Article Text
Abstract
BACKGROUND--Studies of patient attitudes to asthma and its control have focused on crisis action, and little attention has been paid to attitudes to regular preventive medication. It is not clear whether attitudes to regular medication are related to the degree of distress or interference with life perceived by patients as being caused by their asthma. For this reason this study examined how far dislike of medication related to dislike of other aspects of interference of asthma with daily life. METHODS--Three hundred and ninety one patients were surveyed with a questionnaire which assessed their dislike of the interference of asthma with their physical, social, and emotional functioning, together with dislike of regular asthma medication. A response was received from 320 patients (82%). RESULTS--Four attitude clusters were identified. Recorded in descending factor order, these were (1) dislike of asthma medication, (2) dislike of disability, (3) dislike of public life interference, and (4) dislike of social and emotional interference.

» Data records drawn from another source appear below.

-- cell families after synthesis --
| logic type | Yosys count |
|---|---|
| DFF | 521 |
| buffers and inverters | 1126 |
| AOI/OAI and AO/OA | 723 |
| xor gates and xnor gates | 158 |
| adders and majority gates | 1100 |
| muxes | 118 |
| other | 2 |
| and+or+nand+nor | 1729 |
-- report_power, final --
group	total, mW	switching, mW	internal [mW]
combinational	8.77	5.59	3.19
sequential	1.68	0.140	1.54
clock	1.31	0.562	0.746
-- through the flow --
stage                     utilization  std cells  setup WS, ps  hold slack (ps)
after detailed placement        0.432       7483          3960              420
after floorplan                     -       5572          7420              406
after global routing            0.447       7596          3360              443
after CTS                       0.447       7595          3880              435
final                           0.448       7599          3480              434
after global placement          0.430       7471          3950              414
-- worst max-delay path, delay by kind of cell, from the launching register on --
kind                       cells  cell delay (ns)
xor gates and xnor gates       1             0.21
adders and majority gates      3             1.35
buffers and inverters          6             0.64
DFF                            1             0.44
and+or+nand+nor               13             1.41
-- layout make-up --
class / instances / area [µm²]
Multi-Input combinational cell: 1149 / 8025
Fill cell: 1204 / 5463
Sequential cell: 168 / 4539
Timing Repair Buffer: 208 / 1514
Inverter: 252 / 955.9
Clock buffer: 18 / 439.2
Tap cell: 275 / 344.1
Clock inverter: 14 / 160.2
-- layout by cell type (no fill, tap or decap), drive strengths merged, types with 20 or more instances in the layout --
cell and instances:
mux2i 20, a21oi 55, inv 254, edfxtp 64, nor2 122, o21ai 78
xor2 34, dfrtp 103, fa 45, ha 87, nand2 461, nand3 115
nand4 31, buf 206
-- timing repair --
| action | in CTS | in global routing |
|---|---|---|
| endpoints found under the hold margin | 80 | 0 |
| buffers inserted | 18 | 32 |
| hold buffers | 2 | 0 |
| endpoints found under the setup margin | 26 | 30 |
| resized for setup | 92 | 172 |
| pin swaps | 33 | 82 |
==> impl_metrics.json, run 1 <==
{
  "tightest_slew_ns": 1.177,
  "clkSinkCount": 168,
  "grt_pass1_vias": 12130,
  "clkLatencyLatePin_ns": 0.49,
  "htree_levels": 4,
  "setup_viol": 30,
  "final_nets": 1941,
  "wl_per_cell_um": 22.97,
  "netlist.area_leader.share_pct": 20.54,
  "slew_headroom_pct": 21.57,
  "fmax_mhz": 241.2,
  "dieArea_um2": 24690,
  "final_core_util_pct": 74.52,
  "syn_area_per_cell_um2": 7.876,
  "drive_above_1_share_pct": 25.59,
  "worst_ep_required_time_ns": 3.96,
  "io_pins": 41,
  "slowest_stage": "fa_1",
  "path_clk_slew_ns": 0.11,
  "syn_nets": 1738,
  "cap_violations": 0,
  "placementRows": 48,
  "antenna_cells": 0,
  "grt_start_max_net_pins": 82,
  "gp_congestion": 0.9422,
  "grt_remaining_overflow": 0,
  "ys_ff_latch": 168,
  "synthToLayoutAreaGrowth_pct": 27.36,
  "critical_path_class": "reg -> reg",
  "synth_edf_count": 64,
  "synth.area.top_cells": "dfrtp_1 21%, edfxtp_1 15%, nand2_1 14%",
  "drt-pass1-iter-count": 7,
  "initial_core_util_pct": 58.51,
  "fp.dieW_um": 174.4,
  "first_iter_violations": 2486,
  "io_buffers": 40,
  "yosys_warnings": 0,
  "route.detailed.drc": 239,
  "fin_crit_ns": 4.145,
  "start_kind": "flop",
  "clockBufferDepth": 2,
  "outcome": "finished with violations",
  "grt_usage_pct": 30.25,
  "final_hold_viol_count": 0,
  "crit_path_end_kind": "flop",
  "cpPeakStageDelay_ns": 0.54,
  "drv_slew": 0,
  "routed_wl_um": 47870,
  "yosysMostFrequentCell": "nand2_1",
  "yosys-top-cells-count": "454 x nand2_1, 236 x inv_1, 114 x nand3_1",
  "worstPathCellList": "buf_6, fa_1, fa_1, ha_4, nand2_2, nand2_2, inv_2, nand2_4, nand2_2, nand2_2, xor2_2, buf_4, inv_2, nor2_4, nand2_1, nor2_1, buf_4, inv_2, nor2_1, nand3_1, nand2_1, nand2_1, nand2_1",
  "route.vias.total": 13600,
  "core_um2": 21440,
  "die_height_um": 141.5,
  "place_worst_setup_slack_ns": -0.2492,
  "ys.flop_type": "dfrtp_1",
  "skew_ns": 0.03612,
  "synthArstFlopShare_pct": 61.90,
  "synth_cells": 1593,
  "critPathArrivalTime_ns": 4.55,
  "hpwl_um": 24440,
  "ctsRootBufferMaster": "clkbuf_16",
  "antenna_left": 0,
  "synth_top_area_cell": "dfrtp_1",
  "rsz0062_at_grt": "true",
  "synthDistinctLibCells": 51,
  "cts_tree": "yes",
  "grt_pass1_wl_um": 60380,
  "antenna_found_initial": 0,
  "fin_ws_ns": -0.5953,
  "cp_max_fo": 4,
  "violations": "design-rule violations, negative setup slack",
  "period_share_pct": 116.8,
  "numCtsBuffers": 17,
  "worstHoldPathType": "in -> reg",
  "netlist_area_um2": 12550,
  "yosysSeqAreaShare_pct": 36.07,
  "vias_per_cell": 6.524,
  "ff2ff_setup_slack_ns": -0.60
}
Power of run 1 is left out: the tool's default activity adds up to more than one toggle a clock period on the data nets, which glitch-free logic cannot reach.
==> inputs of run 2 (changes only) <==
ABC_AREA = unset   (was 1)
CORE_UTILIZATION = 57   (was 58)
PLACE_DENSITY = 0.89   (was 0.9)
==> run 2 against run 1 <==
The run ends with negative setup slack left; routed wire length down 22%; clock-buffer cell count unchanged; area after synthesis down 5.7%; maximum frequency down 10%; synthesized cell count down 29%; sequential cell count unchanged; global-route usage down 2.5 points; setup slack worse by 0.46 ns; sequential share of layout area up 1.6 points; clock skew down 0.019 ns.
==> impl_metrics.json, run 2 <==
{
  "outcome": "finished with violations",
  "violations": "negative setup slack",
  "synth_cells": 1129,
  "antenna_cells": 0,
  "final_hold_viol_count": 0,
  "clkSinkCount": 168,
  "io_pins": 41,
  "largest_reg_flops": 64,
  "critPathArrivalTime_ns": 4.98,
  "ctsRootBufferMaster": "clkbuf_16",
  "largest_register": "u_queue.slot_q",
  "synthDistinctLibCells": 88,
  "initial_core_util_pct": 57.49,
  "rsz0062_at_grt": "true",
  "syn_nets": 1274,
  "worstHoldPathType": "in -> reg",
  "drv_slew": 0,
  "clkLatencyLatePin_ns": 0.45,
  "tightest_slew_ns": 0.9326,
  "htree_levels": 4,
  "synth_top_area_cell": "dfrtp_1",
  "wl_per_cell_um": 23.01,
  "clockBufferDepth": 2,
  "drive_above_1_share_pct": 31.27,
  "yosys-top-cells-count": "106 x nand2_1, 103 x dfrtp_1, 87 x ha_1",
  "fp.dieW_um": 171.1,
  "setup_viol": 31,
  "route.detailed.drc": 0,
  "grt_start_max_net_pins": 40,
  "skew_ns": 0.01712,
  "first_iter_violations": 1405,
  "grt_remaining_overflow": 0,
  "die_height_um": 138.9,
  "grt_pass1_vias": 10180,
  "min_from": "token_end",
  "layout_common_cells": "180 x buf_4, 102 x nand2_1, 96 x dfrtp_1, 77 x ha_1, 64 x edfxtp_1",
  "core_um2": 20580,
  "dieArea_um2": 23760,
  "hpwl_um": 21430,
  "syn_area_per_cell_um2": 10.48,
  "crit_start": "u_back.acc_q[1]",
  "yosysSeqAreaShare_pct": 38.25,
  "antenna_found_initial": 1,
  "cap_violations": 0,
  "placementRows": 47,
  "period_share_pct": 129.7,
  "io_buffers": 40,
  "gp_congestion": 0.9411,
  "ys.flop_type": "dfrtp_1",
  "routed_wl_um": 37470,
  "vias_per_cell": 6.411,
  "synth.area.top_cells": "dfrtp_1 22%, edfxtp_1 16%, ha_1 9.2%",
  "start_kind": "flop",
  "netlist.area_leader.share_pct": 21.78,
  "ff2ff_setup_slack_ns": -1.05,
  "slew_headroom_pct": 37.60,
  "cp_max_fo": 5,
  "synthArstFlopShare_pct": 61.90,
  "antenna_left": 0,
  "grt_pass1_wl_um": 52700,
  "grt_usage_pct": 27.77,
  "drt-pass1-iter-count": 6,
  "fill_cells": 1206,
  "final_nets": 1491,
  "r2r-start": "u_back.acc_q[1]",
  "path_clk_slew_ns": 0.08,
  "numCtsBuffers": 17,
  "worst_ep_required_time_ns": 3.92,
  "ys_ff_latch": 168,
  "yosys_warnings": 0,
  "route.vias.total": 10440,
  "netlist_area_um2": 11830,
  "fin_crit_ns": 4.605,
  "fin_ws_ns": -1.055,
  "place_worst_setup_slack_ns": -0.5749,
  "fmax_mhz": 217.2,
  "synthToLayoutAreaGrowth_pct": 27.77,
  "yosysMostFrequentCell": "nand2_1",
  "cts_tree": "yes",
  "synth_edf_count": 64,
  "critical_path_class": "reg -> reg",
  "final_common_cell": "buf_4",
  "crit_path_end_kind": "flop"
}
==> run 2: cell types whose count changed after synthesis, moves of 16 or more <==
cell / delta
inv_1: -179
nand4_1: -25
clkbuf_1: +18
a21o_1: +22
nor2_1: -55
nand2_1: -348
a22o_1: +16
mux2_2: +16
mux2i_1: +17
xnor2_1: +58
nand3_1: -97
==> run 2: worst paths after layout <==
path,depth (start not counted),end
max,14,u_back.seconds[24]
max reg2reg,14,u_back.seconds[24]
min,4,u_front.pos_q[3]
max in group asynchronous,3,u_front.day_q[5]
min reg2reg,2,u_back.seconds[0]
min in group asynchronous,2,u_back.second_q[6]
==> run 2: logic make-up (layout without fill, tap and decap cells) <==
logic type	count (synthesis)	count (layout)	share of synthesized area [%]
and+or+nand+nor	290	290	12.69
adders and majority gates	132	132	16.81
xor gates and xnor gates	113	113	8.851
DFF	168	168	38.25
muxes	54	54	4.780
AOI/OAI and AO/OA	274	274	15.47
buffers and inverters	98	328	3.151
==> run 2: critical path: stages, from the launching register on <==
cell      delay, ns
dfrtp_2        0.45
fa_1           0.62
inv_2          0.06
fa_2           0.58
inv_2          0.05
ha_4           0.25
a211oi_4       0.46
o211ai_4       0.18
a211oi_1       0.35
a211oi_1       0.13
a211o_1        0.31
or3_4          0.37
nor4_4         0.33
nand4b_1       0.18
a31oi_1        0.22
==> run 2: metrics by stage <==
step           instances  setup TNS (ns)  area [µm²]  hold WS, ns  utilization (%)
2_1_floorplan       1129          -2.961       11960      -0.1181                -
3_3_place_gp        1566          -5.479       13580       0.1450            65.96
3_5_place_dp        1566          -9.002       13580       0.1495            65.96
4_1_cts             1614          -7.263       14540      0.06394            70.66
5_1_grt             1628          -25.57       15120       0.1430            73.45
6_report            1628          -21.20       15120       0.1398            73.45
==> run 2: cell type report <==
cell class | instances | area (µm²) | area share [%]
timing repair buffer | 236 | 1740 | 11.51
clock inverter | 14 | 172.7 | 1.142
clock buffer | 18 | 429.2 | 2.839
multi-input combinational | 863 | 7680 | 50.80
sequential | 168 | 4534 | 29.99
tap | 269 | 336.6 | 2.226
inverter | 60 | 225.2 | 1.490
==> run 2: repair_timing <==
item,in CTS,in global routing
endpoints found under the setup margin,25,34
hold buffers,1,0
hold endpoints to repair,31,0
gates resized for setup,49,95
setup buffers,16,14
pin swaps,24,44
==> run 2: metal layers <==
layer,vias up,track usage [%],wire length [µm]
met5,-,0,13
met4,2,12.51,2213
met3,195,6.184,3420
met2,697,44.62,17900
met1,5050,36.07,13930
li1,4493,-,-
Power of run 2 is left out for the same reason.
`src/rtl/lsplit_pkg.sv`:
```
// ----------------------------------------------------------------------------
// lsplit_pkg
// shared constants, codes and types of the line splitter
// ----------------------------------------------------------------------------
package lsplit_pkg;

  localparam int LINE_CAPACITY = 64;
  localparam int STORE_DEPTH   = 64;
  localparam int ADDR_W        = $clog2(STORE_DEPTH);
  localparam int CNT_W         = $clog2(LINE_CAPACITY + 1);
  localparam int BYTE_W        = 8;

  localparam logic [BYTE_W-1:0] CH_NEWLINE   = 8'h0A;
  localparam logic [BYTE_W-1:0] CH_CR        = 8'h0D;
  localparam logic [BYTE_W-1:0] CH_BACKSLASH = 8'h5C;

  localparam logic MODE_DATA  = 1'b0;
  localparam logic MODE_FLUSH = 1'b1;

  typedef enum logic [1:0] {
    KIND_LINE = 2'd0,
    KIND_OVF  = 2'd1,
    KIND_TAIL = 2'd2
  } piece_kind_t;

  typedef enum logic [3:0] {
    ST_IDLE,
    ST_CR_CHK,
    ST_RD,
    ST_OUT,
    ST_BSL,
    ST_CP0,
    ST_CP1,
    ST_CP2,
    ST_EMPTY
  } state_t;

  typedef struct packed {
    logic              we;
    logic [ADDR_W-1:0] addr;
    logic [BYTE_W-1:0] wdata;
  } ram_req_t;

  typedef struct packed {
    logic              load;
    logic [BYTE_W-1:0] line_byte;
    logic              last_of_piece;
    piece_kind_t       piece_kind;
    logic              empty_line;
  } emit_t;

endpackage

```
`src/rtl/lsplit_if.sv`:
```
// ----------------------------------------------------------------------------
// lsplit_if
// valid/ready channels for input bytes and emitted line items
// ----------------------------------------------------------------------------
interface lsplit_in_if;
  logic                           valid;
  logic                           ready;
  logic                           mode;
  logic [lsplit_pkg::BYTE_W-1:0]  data_byte;

  modport source (output valid, output mode, output data_byte, input ready);
  modport sink   (input valid, input mode, input data_byte, output ready);
endinterface

interface lsplit_out_if;
  logic                           valid;
  logic                           ready;
  logic [lsplit_pkg::BYTE_W-1:0]  line_byte;
  logic                           last_of_piece;
  logic [1:0]                     piece_kind;
  logic                           empty_line;

  modport source (output valid, output line_byte, output last_of_piece,
                  output piece_kind, output empty_line, input ready);
  modport sink   (input valid, input line_byte, input last_of_piece,
                  input piece_kind, input empty_line, output ready);
endinterface

```
`src/rtl/lsplit_ram.sv`:
```
// ----------------------------------------------------------------------------
// lsplit_ram
// single-port synchronous ram, read-first, registered read data
// ----------------------------------------------------------------------------
module lsplit_ram #(
  parameter int DEPTH = 64,
  parameter int WIDTH = 8
) (
  input  logic                     clk,
  input  logic                     we,
  input  logic [$clog2(DEPTH)-1:0] addr,
  input  logic [WIDTH-1:0]         wdata,
  output logic [WIDTH-1:0]         rdata
);

  logic [WIDTH-1:0] mem [DEPTH];

  always_ff @(posedge clk) begin
    if (we) begin
      mem[addr] <= wdata;
    end
    rdata <= mem[addr];
  end

endmodule

```
`src/rtl/lsplit_ctrl.sv`:
```
// ----------------------------------------------------------------------------
// lsplit_ctrl
// sequencer: stores bytes, checks trailing carriage return, reads lines out
// ----------------------------------------------------------------------------
module lsplit_ctrl (
  input  logic                          clk,
  input  logic                          rst_n,
  input  logic                          in_valid,
  output logic                          in_ready,
  input  logic                          in_mode,
  input  logic [lsplit_pkg::BYTE_W-1:0] in_data_byte,
  input  logic                          out_free,
  output lsplit_pkg::emit_t             emit,
  output lsplit_pkg::ram_req_t          ram_req,
  input  logic [lsplit_pkg::BYTE_W-1:0] ram_rdata
);

  localparam int CNT_W  = lsplit_pkg::CNT_W;
  localparam int ADDR_W = lsplit_pkg::ADDR_W;

  lsplit_pkg::state_t            state_r, state_nxt;
  logic [CNT_W-1:0]              cnt_r, cnt_nxt;
  logic [CNT_W-1:0]              len_r, len_nxt;
  logic [ADDR_W-1:0]             idx_r, idx_nxt;
  lsplit_pkg::piece_kind_t       kind_r, kind_nxt;
  logic [lsplit_pkg::BYTE_W-1:0] byte_r, byte_nxt;

  logic             accept;
  logic             is_nl;
  logic             at_end;
  logic [CNT_W-1:0] cr_len;

  assign accept = in_valid && in_ready;
  assign is_nl  = (in_data_byte == lsplit_pkg::CH_NEWLINE);
  assign at_end = ((CNT_W'(idx_r) + CNT_W'(1)) == len_r);
  assign cr_len = (ram_rdata == lsplit_pkg::CH_CR) ? (cnt_r - CNT_W'(1)) : cnt_r;

  always_ff @(posedge clk) begin
    if (!rst_n) begin
      state_r <= lsplit_pkg::ST_IDLE;
      cnt_r   <= '0;
    end else begin
      state_r <= state_nxt;
      cnt_r   <= cnt_nxt;
    end
  end

  always_ff @(posedge clk) begin
    len_r  <= len_nxt;
    idx_r  <= idx_nxt;
    kind_r <= kind_nxt;
    byte_r <= byte_nxt;
  end

  // next state
  always_comb begin
    state_nxt = state_r;
    cnt_nxt   = cnt_r;
    len_nxt   = len_r;
    idx_nxt   = idx_r;
    kind_nxt  = kind_r;
    byte_nxt  = byte_r;
    unique case (state_r)
      lsplit_pkg::ST_IDLE: begin
        if (accept) begin
          priority if (in_mode == lsplit_pkg::MODE_FLUSH) begin
            if (cnt_r != '0) begin
              len_nxt   = cnt_r;
              idx_nxt   = '0;
              kind_nxt  = lsplit_pkg::KIND_TAIL;
              state_nxt = lsplit_pkg::ST_RD;
            end
          end else if (is_nl) begin
            state_nxt = (cnt_r == '0) ? lsplit_pkg::ST_EMPTY : lsplit_pkg::ST_CR_CHK;
          end else if (cnt_r == CNT_W'(lsplit_pkg::LINE_CAPACITY - 1)) begin
            byte_nxt  = in_data_byte;
            len_nxt   = CNT_W'(lsplit_pkg::LINE_CAPACITY - 2);
            idx_nxt   = '0;
            kind_nxt  = lsplit_pkg::KIND_OVF;
            state_nxt = lsplit_pkg::ST_RD;
          end else begin
            cnt_nxt = cnt_r + CNT_W'(1);
          end
        end
      end
      lsplit_pkg::ST_CR_CHK: begin
        len_nxt   = cr_len;
        idx_nxt   = '0;
        kind_nxt  = lsplit_pkg::KIND_LINE;
        state_nxt = (cr_len == '0) ? lsplit_pkg::ST_EMPTY : lsplit_pkg::ST_RD;
      end
      lsplit_pkg::ST_RD: begin
        state_nxt = lsplit_pkg::ST_OUT;
      end
      lsplit_pkg::ST_OUT: begin
        if (out_free) begin
          idx_nxt = idx_r + ADDR_W'(1);
          if (at_end) begin
            if (kind_r == lsplit_pkg::KIND_OVF) begin
              state_nxt = lsplit_pkg::ST_BSL;
            end else begin
              cnt_nxt   = '0;
              state_nxt = lsplit_pkg::ST_IDLE;
            end
          end else begin
            state_nxt = lsplit_pkg::ST_RD;
          end
        end
      end
      lsplit_pkg::ST_BSL: begin
        if (out_free) begin
          state_nxt = lsplit_pkg::ST_CP0;
        end
      end
      lsplit_pkg::ST_CP0: begin
        state_nxt = lsplit_pkg::ST_CP1;
      end
      lsplit_pkg::ST_CP1: begin
        state_nxt = lsplit_pkg::ST_CP2;
      end
      lsplit_pkg::ST_CP2: begin
        cnt_nxt   = CNT_W'(2);
        state_nxt = lsplit_pkg::ST_IDLE;
      end
      lsplit_pkg::ST_EMPTY: begin
        if (out_free) begin
          cnt_nxt   = '0;
          state_nxt = lsplit_pkg::ST_IDLE;
        end
      end
      default: begin
        state_nxt = lsplit_pkg::ST_IDLE;
      end
    endcase
  end

  // outputs
  always_comb begin
    in_ready           = 1'b0;
    ram_req.we         = 1'b0;
    ram_req.addr       = idx_r;
    ram_req.wdata      = in_data_byte;
    emit.load          = 1'b0;
    emit.line_byte     = ram_rdata;
    emit.last_of_piece = 1'b0;
    emit.piece_kind    = kind_r;
    emit.empty_line    = 1'b0;
    unique case (state_r)
      lsplit_pkg::ST_IDLE: begin
        in_ready = 1'b1;
        if (accept && in_mode == lsplit_pkg::MODE_DATA && is_nl) begin
          ram_req.addr = cnt_r[ADDR_W-1:0] - ADDR_W'(1);
        end else begin
          ram_req.addr = cnt_r[ADDR_W-1:0];
        end
        ram_req.we = accept && (in_mode == lsplit_pkg::MODE_DATA) && !is_nl;
      end
      lsplit_pkg::ST_OUT: begin
        emit.load          = out_free;
        emit.last_of_piece = at_end && (kind_r != lsplit_pkg::KIND_OVF);
      end
      lsplit_pkg::ST_BSL: begin
        emit.load          = out_free;
        emit.line_byte     = lsplit_pkg::CH_BACKSLASH;
        emit.last_of_piece = 1'b1;
        emit.piece_kind    = lsplit_pkg::KIND_OVF;
      end
      lsplit_pkg::ST_CP0: begin
        ram_req.addr = ADDR_W'(lsplit_pkg::LINE_CAPACITY - 2);
      end
      lsplit_pkg::ST_CP1: begin
        ram_req.we    = 1'b1;
        ram_req.addr  = ADDR_W'(0);
        ram_req.wdata = ram_rdata;
      end
      lsplit_pkg::ST_CP2: begin
        ram_req.we    = 1'b1;
        ram_req.addr  = ADDR_W'(1);
        ram_req.wdata = byte_r;
      end
      lsplit_pkg::ST_EMPTY: begin
        emit.load          = out_free;
        emit.line_byte     = '0;
        emit.last_of_piece = 1'b1;
        emit.piece_kind    = lsplit_pkg::KIND_LINE;
        emit.empty_line    = 1'b1;
      end
      default: begin
      end
    endcase
  end

`ifndef ASSERT_OFF
  a_cnt_range: assert property (@(posedge clk) disable iff (!rst_n)
    cnt_r < CNT_W'(lsplit_pkg::LINE_CAPACITY))
    else $error("stored count reached capacity");

  a_store_byte: assert property (@(posedge clk) disable iff (!rst_n)
    accept && in_mode == lsplit_pkg::MODE_DATA && !is_nl &&
    cnt_r != CNT_W'(lsplit_pkg::LINE_CAPACITY - 1)
    |=> state_r == lsplit_pkg::ST_IDLE && cnt_r == $past(cnt_r) + CNT_W'(1))
    else $error("plain byte did not advance the count");

  a_flush_empty: assert property (@(posedge clk) disable iff (!rst_n)
    accept && in_mode == lsplit_pkg::MODE_FLUSH && cnt_r == '0
    |=> state_r == lsplit_pkg::ST_IDLE)
    else $error("flush of empty store started a readout");

  a_ovf_last: assert property (@(posedge clk) disable iff (!rst_n)
    emit.load && emit.last_of_piece && emit.piece_kind == lsplit_pkg::KIND_OVF
    |-> emit.line_byte == lsplit_pkg::CH_BACKSLASH)
    else $error("overflow piece not closed by backslash");
`endif

endmodule

```
`src/rtl/line_splitter_with_overflow.sv`:
```
// ----------------------------------------------------------------------------
// line_splitter_with_overflow
// splits a byte stream into lines held in a 64-byte line store
// ----------------------------------------------------------------------------
// in_if carries one transaction per byte (mode 0) or an end-of-stream flush
// (mode 1); out_if carries one transaction per emitted line byte, with
// last_of_piece on the final one, piece_kind and empty_line.
// a plain byte is written straight into the store, so back-to-back bytes are
// taken every cycle until the store fills. a newline first reads the byte
// before it for the carriage return check. each emitted byte is one store
// read, then one load of the output register. an overflow piece adds the
// backslash, then states CP0, CP1 and CP2 move the last two bytes to the
// front. all store traffic goes through one single-port ram. no new byte is
// taken while a piece is being read out. a newline reaches out_if through
// the carriage return check and a store read, a flush or the filling byte
// through a store read, a lone carriage return through the check alone and
// a newline on an empty store directly, each via the output register.
// reset clears the count and the sequencer; store contents are not cleared.
// a stalled receiver holds the output register and freezes the readout.
// ----------------------------------------------------------------------------
module line_splitter_with_overflow (
  input  logic                clk,
  input  logic                rst_n,
  lsplit_in_if.sink           in_if,
  lsplit_out_if.source        out_if
);

  lsplit_pkg::emit_t             emit;
  lsplit_pkg::ram_req_t          ram_req;
  logic [lsplit_pkg::BYTE_W-1:0] ram_rdata;
  logic                          out_free;

  logic                          out_valid_r;
  logic [lsplit_pkg::BYTE_W-1:0] out_byte_r;
  logic                          out_last_r;
  logic [1:0]                    out_kind_r;
  logic                          out_empty_r;

  assign out_free = !out_valid_r || out_if.ready;

  lsplit_ctrl u_ctrl (
    .clk          (clk),
    .rst_n        (rst_n),
    .in_valid     (in_if.valid),
    .in_ready     (in_if.ready),
    .in_mode      (in_if.mode),
    .in_data_byte (in_if.data_byte),
    .out_free     (out_free),
    .emit         (emit),
    .ram_req      (ram_req),
    .ram_rdata    (ram_rdata)
  );

  lsplit_ram #(
    .DEPTH (lsplit_pkg::STORE_DEPTH),
    .WIDTH (lsplit_pkg::BYTE_W)
  ) u_ram (
    .clk   (clk),
    .we    (ram_req.we),
    .addr  (ram_req.addr),
    .wdata (ram_req.wdata),
    .rdata (ram_rdata)
  );

  // output register
  always_ff @(posedge clk) begin
    if (!rst_n) begin
      out_valid_r <= 1'b0;
    end else if (out_free) begin
      out_valid_r <= emit.load;
    end
  end

  always_ff @(posedge clk) begin
    if (out_free && emit.load) begin
      out_byte_r  <= emit.line_byte;
      out_last_r  <= emit.last_of_piece;
      out_kind_r  <= emit.piece_kind;
      out_empty_r <= emit.empty_line;
    end
  end

  assign out_if.valid         = out_valid_r;
  assign out_if.line_byte     = out_byte_r;
  assign out_if.last_of_piece = out_last_r;
  assign out_if.piece_kind    = out_kind_r;
  assign out_if.empty_line    = out_empty_r;

endmodule
```
`src/flat_wrapper.sv`:
```
// flat-port wrapper written by rule: the top's interface ports become plain ports
module line_splitter_with_overflow_flat 
  (clk, rst_n, in_if_valid, in_if_mode, in_if_data_byte, in_if_ready, out_if_valid, out_if_line_byte, out_if_last_of_piece, out_if_piece_kind, out_if_empty_line, out_if_ready);
  lsplit_in_if in_if_i ();
  lsplit_out_if out_if_i ();
  input  logic clk;
  input  logic rst_n;
  input wire logic [$bits(in_if_i.valid)-1:0] in_if_valid;
  input wire logic [$bits(in_if_i.mode)-1:0] in_if_mode;
  input wire logic [$bits(in_if_i.data_byte)-1:0] in_if_data_byte;
  output wire logic [$bits(in_if_i.ready)-1:0] in_if_ready;
  output wire logic [$bits(out_if_i.valid)-1:0] out_if_valid;
  output wire logic [$bits(out_if_i.line_byte)-1:0] out_if_line_byte;
  output wire logic [$bits(out_if_i.last_of_piece)-1:0] out_if_last_of_piece;
  output wire logic [$bits(out_if_i.piece_kind)-1:0] out_if_piece_kind;
  output wire logic [$bits(out_if_i.empty_line)-1:0] out_if_empty_line;
  input wire logic [$bits(out_if_i.ready)-1:0] out_if_ready;
  assign in_if_i.valid = in_if_valid;
  assign in_if_i.mode = in_if_mode;
  assign in_if_i.data_byte = in_if_data_byte;
  assign in_if_ready = in_if_i.ready;
  assign out_if_valid = out_if_i.valid;
  assign out_if_line_byte = out_if_i.line_byte;
  assign out_if_last_of_piece = out_if_i.last_of_piece;
  assign out_if_piece_kind = out_if_i.piece_kind;
  assign out_if_empty_line = out_if_i.empty_line;
  assign out_if_i.ready = out_if_ready;
  line_splitter_with_overflow u_core (.clk(clk), .rst_n(rst_n), .in_if(in_if_i), .out_if(out_if_i));
endmodule
```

The attitude clusters were not related: in particular, dislike of asthma medication could not be predicted from other dislikes, or from asthma best function ratio (ratio of best recorded peak expiratory flow rate in the previous year to predicted value), age, or sex. The most significant predictors of the patients' dislike of taking their own inhaled steroid were (1) dislike of using bronchodilator, (2) dislike of steroids generally, and (3) dislike of taking medicine every day. CONCLUSIONS--Patient attitudes to regular asthma medication are not related to general anxieties and dislikes about asthma, nor to the potential for asthma control as judged by the best function ratio. Patients were not always consistent in their attitude to inhaled steroids in general, nor to their own named inhaled steroid in particular. A general cluster of antimedication attitudes existed, independent of whether the medication was for prophylaxis or relief. Attitudes to asthma medication may be helpful in predicting patient behaviour.